6/10
right or wrong?
21 September 2006
Warning: Spoilers
How do you make a modern day disaster movie? The main rule is play on the public fear and what is more frightening than the current climate of terror? So here we have Right At Your Door. A loving couple (or are they?) living together, working apart, he a struggling musician and she a city girl. It's a simple enough story, she leaves for work while he stays home and someone (for it is never said who) sets off a series of bombs across Los Angeles. Panicky husband try's everything to reach his wife before being told to go home. As more information comes through it turns out they were dirty bombs, toxic and lethal. With the aid of a neighbour's handyman, who has nowhere else to go, they reluctantly seal themselves in the house and wait. Filmed in a low-fi, hand held manner adds to the air of confusion and panic that besets the first half of the film. When his wife arrives back at the house in the now grey covered suburb it turns into a strange love/survival story. He's inside and she's out. What transpires next is a series of teary conversations through glass and plastic and via mobiles that could mirror any frantic calls made on 9/11 or 7/7. The film uses fade to blacks a lot to give the impression of passing time because in the hour and a half we go through three days with the separated couple.

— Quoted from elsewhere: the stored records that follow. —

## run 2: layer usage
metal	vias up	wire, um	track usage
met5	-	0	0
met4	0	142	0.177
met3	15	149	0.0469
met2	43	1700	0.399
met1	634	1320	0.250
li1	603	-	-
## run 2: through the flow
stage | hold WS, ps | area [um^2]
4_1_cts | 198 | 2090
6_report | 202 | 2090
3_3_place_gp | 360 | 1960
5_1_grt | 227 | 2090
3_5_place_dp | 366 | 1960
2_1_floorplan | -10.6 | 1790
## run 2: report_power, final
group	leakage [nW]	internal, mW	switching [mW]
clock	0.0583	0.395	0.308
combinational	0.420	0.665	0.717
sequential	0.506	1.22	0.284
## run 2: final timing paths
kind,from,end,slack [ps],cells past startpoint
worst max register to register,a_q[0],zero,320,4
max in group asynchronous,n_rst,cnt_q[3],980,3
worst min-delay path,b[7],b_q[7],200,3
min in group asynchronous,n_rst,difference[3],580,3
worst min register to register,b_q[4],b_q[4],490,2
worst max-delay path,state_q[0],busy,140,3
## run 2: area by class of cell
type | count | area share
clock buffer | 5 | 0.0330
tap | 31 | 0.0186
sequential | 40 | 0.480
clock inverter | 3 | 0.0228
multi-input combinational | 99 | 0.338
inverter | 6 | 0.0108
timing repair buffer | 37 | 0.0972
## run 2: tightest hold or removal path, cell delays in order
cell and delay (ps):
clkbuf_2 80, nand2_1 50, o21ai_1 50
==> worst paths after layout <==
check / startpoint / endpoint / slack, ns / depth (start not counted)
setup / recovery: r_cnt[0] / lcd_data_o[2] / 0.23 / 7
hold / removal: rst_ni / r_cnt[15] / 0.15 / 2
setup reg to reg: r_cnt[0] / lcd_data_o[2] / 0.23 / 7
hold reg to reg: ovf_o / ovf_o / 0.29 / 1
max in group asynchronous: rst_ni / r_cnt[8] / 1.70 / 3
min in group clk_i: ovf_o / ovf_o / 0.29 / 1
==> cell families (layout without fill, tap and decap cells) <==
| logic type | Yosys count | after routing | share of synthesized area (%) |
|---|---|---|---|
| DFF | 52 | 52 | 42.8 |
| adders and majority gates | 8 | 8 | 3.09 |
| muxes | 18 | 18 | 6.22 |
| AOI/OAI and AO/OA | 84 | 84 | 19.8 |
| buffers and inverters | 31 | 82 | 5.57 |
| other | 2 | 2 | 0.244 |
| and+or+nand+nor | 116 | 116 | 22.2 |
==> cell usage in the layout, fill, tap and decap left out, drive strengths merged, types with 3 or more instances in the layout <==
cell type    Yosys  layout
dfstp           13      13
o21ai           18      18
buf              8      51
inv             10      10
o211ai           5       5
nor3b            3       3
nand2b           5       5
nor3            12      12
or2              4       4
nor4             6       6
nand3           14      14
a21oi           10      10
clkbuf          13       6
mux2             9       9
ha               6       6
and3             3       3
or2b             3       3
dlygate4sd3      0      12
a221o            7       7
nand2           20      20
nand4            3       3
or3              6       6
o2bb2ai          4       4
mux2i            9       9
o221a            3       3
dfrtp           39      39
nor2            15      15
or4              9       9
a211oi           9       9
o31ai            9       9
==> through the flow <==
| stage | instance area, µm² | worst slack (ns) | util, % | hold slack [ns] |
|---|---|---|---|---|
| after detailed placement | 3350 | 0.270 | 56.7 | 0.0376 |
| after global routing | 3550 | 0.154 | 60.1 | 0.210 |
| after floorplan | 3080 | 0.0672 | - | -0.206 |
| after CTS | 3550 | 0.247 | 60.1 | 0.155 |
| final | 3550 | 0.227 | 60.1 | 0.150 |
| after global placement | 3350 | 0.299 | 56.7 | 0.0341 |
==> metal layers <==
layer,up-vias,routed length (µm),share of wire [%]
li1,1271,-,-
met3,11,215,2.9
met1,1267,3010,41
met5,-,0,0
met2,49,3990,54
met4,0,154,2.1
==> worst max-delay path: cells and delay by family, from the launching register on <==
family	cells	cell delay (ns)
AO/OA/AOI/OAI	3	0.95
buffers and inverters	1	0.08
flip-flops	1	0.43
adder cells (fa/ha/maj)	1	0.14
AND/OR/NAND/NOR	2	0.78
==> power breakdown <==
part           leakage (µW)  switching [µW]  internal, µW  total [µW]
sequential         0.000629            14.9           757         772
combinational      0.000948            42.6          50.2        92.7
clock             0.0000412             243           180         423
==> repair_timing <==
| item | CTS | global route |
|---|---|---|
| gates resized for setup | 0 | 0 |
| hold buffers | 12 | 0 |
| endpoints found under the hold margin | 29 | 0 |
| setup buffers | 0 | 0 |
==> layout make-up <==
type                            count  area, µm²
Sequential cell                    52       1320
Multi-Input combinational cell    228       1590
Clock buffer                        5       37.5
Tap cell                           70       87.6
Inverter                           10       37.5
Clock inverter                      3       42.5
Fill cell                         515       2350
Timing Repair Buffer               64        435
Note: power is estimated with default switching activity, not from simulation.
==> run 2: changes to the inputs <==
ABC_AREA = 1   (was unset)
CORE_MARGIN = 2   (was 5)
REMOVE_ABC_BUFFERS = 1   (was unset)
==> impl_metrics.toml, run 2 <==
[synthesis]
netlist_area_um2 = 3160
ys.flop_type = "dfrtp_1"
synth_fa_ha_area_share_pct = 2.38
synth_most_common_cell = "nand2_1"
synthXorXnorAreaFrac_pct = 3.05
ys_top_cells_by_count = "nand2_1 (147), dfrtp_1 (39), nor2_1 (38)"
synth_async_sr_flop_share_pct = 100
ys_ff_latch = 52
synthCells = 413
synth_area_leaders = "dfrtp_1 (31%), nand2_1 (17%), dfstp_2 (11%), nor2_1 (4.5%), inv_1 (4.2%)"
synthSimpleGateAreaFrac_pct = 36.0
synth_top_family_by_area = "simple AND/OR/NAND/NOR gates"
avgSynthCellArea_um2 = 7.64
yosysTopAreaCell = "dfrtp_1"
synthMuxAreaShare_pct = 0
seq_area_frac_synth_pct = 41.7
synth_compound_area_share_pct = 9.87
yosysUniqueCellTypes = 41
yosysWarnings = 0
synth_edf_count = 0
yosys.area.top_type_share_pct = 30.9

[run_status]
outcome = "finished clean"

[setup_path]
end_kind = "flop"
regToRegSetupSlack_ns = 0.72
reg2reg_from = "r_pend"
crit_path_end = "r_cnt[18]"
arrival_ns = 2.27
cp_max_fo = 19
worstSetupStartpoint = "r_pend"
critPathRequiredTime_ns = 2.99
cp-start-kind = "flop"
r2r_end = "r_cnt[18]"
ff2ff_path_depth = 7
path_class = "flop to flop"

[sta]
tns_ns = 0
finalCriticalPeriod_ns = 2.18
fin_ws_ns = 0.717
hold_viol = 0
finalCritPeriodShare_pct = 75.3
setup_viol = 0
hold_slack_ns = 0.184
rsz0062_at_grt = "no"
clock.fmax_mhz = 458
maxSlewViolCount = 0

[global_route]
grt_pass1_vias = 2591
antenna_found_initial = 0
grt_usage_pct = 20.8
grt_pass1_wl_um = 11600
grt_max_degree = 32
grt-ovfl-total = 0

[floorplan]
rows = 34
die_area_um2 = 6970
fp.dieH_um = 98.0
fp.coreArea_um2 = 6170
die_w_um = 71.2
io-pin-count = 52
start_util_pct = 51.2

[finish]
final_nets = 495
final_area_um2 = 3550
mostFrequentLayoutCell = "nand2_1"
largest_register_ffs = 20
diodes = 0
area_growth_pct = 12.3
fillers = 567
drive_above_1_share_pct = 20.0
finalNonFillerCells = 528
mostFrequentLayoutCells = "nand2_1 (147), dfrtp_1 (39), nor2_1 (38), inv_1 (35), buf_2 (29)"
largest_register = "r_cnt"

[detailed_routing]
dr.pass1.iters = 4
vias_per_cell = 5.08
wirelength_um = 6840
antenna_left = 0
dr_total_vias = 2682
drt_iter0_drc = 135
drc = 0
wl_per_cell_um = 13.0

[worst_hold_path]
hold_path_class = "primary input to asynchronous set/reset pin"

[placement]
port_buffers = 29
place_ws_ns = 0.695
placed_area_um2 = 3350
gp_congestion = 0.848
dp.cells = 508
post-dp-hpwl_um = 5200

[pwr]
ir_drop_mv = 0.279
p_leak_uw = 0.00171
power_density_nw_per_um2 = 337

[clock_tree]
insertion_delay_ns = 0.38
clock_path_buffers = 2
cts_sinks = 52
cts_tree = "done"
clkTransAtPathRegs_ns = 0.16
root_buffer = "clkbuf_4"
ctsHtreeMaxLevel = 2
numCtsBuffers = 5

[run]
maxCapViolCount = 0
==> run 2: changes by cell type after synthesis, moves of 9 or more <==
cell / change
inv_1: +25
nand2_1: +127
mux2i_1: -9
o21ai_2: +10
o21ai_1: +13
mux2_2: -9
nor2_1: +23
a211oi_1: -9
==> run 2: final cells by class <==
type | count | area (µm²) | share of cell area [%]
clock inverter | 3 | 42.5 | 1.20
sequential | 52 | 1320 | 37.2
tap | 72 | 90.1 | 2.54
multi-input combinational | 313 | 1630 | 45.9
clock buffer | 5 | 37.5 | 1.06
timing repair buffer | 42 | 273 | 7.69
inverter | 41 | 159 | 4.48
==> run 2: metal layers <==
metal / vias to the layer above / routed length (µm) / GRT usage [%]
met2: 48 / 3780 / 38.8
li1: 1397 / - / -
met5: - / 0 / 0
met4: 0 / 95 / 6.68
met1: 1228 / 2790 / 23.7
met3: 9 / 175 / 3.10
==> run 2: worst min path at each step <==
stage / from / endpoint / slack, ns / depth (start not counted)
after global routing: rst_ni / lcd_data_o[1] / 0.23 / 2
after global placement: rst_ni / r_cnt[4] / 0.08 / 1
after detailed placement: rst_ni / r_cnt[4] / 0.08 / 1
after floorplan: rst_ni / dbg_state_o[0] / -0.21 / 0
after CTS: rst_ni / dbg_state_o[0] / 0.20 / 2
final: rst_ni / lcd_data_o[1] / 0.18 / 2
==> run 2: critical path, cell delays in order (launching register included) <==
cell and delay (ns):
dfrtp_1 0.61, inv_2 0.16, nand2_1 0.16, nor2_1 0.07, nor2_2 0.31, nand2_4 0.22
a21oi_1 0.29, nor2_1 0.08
File: src/rtl/conv_frame_ctrl.sv
// Frame controller for a 3x3 convolution datapath: feeds pixels in raster order,
// captures interior results into a 2-deep output FIFO and signals frame completion.
module conv_frame_ctrl #(
  parameter int IMG_W = 502,
  parameter int IMG_H = 502
) (
  input  logic        clk,
  input  logic        rst_n,
  input  logic        start,
  input  logic        kernel_ld,
  input  logic [71:0] kernel_in,
  input  logic        pix_valid,
  input  logic [7:0]  pix_in,
  output logic        pix_ready,
  output logic        conv_clr,
  output logic        conv_we,
  output logic [7:0]  conv_din,
  output logic [71:0] conv_kernel,
  input  logic [7:0]  conv_dout,
  output logic        out_valid,
  output logic [7:0]  out_data,
  input  logic        out_ready,
  output logic        busy,
  output logic        done
);

  localparam int CW = (IMG_W > 1) ? $clog2(IMG_W) : 1;
  localparam int RW = (IMG_H > 1) ? $clog2(IMG_H) : 1;
  localparam logic [CW-1:0] COL_LAST = CW'(IMG_W - 1);
  localparam logic [RW-1:0] ROW_LAST = RW'(IMG_H - 1);
  localparam logic [CW-1:0] COL_TWO  = CW'(2);
  localparam logic [RW-1:0] ROW_TWO  = RW'(2);

  typedef enum logic [1:0] {
    S_IDLE,
    S_CLR,
    S_RUN,
    S_FLUSH
  } state_t;

  state_t        r_state;
  state_t        w_stateNext;
  logic [CW-1:0] r_col;
  logic [RW-1:0] r_row;
  logic          r_capPend;
  logic [7:0]    r_mem [2];
  logic          r_wrPtr;
  logic          r_rdPtr;
  logic [1:0]    r_count;
  logic [71:0]   r_kernel;

  logic          w_pop;
  logic          w_push;
  logic [2:0]    w_occ;
  logic          w_fire;
  logic          w_capture;
  logic          w_lastPix;
  logic          w_drained;

  // Occupancy the FIFO will have after this cycle, counting a capture already in flight.
  assign w_pop     = (r_count != 2'd0) && out_ready;
  assign w_push    = r_capPend;
  assign w_occ     = {1'b0, r_count} + {2'b00, r_capPend} - {2'b00, w_pop};
  assign pix_ready = (r_state == S_RUN) && (w_occ <= 3'd1);
  assign w_fire    = pix_valid && pix_ready;
  assign w_capture = w_fire && (r_row >= ROW_TWO) && (r_col >= COL_TWO);
  assign w_lastPix = w_fire && (r_row == ROW_LAST) && (r_col == COL_LAST);
  assign w_drained = !r_capPend &&
                     ((r_count == 2'd0) || ((r_count == 2'd1) && w_pop));

  assign conv_clr    = (r_state == S_CLR);
  assign conv_we     = w_fire;
  assign conv_din    = w_fire ? pix_in : 8'd0;
  assign conv_kernel = r_kernel;
  assign out_valid   = (r_count != 2'd0);
  assign out_data    = r_mem[r_rdPtr];
  assign busy        = (r_state != S_IDLE);

  always_ff @(posedge clk or negedge rst_n) begin
    if (!rst_n) begin
      r_state <= S_IDLE;
    end else begin
      r_state <= w_stateNext;
    end
  end

  always_comb begin
    w_stateNext = r_state;
    done        = 1'b0;
    case (r_state)
      S_IDLE:  if (start) w_stateNext = S_CLR;
      S_CLR:   w_stateNext = S_RUN;
      S_RUN:   if (w_lastPix) w_stateNext = S_FLUSH;
      S_FLUSH: begin
        if (w_drained) begin
          w_stateNext = S_IDLE;
          done        = 1'b1;
        end
      end
      default: w_stateNext = S_IDLE;
    endcase
  end

  // Kernel is only writable while idle so a running frame always sees one coefficient set.
  always_ff @(posedge clk or negedge rst_n) begin
    if (!rst_n) begin
      r_kernel <= 72'd0;
    end else if ((r_state == S_IDLE) && kernel_ld) begin
      r_kernel <= kernel_in;
    end
  end

  always_ff @(posedge clk or negedge rst_n) begin
    if (!rst_n) begin
      r_col     <= '0;
      r_row     <= '0;
      r_capPend <= 1'b0;
    end else begin
      r_capPend <= w_capture;
      if (r_state == S_CLR) begin
        r_col <= '0;
        r_row <= '0;
      end else if (w_fire) begin
        if (r_col == COL_LAST) begin
          r_col <= '0;
          r_row <= (r_row == ROW_LAST) ? '0 : r_row + RW'(1);
        end else begin
          r_col <= r_col + CW'(1);
        end
      end
    end
  end

  // The datapath output is valid one cycle after the shift, hence the push from r_capPend.
  always_ff @(posedge clk or negedge rst_n) begin
    if (!rst_n) begin
      r_mem[0] <= 8'd0;
      r_mem[1] <= 8'd0;
      r_wrPtr  <= 1'b0;
      r_rdPtr  <= 1'b0;
      r_count  <= 2'd0;
    end else begin
      if (w_push) begin
        r_mem[r_wrPtr] <= conv_dout;
        r_wrPtr        <= ~r_wrPtr;
      end
      if (w_pop) begin
        r_rdPtr <= ~r_rdPtr;
      end
      case ({w_push, w_pop})
        2'b10:   r_count <= r_count + 2'd1;
        2'b01:   r_count <= r_count - 2'd1;
        default: r_count <= r_count;
      endcase
    end
  end

endmodule

File: config.mk
export PLATFORM = sky130hd
export DESIGN_NAME = conv_frame_ctrl
export DESIGN_NICKNAME = d
export VERILOG_FILES = /design/src/rtl/conv_frame_ctrl.sv
export SDC_FILE = /design/constraint.sdc
export NUM_CORES = 1
export LEC_CHECK = 0
export ABC_AREA = 1
export CAP_MARGIN = 20
export CORE_MARGIN = 10
export CORE_UTILIZATION = 41
export CTS_CLUSTER_SIZE = 25
export DETAILED_ROUTE_END_ITERATION = 10
export PLACE_DENSITY = 0.88
export SYNTH_ARGS = -nofsm -noshare
export SYNTH_HDL_FRONTEND = slang
export SYNTH_SLANG_ARGS = --single-unit
File: constraint.sdc
create_clock -name clk -period 2.4 [get_ports clk]
set_clock_uncertainty 0.2 [all_clocks]
set_input_delay 0.36 -clock clk [delete_from_list [all_inputs] [get_ports clk]]
set_output_delay 0.36 -clock clk [all_outputs]
set_load 0.01 [all_outputs]
$ cat src/rtl/riscv_pkg.sv
// Shared RISC-V constants and types used by the instruction prefetch path.
package riscv_pkg;

    localparam int XLEN = 32;
    localparam int ILEN = 32;
    localparam logic [ILEN-1:0] NOP = 32'h0000_0013;
    localparam logic [XLEN-1:0] RESET_PC_DEFAULT = 32'h0000_0000;

    // FETCH_PEND: request on the bus, data will be queued.
    // FETCH_DISCARD: request on the bus, data will be dropped (redirected).
    typedef enum logic [1:0] {
        FETCH_IDLE    = 2'd0,
        FETCH_PEND    = 2'd1,
        FETCH_DISCARD = 2'd2
    } fetch_state_e;

    function automatic logic [XLEN-1:0] word_align(input logic [XLEN-1:0] addr);
        return addr & ~(XLEN'(3));
    endfunction

endpackage
[config.mk]
export PLATFORM = sky130hd
export DESIGN_NAME = latent_sampler
export DESIGN_NICKNAME = d
export VERILOG_FILES = /design/src/rtl/latent_sampler.sv
export SDC_FILE = /design/constraint.sdc
export NUM_CORES = 1
export LEC_CHECK = 0
export CORE_ASPECT_RATIO = 1.2
export CORE_MARGIN = 2
export CORE_UTILIZATION = 60
export DETAILED_ROUTE_END_ITERATION = 12
export PLACE_DENSITY = 0.78
export SLEW_MARGIN = 5
export SYNTH_ARGS = -nofsm -noshare
export SYNTH_HDL_FRONTEND = slang
export SYNTH_SLANG_ARGS = --single-unit
[constraint.sdc]
create_clock -name clk -period 21.9 [get_ports clk]
set_input_delay 4.38 -clock clk [delete_from_list [all_inputs] [get_ports clk]]
set_output_delay 4.38 -clock clk [all_outputs]
set_load 0.005 [all_outputs]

Help is seemingly not a lot of help at all and a bizarre twist wraps the whole thing up. One of the films most niggling questions is that of is she having an affair? Her reluctance to have sex with her husband, her throw away comment about ignoring the voice mails she has left on his phone and a random male work college turning up at the house to take her to hospital. None of these are explored or answered in the course of the film. Bleak and punctuated with loose ends the film is an uneasy and fictitious look at something that could all too easily be a reality. It's watchable and interesting if slightly flawed and poses questions of love and morality in an uncertain world. Watch right at your door and pray it never is.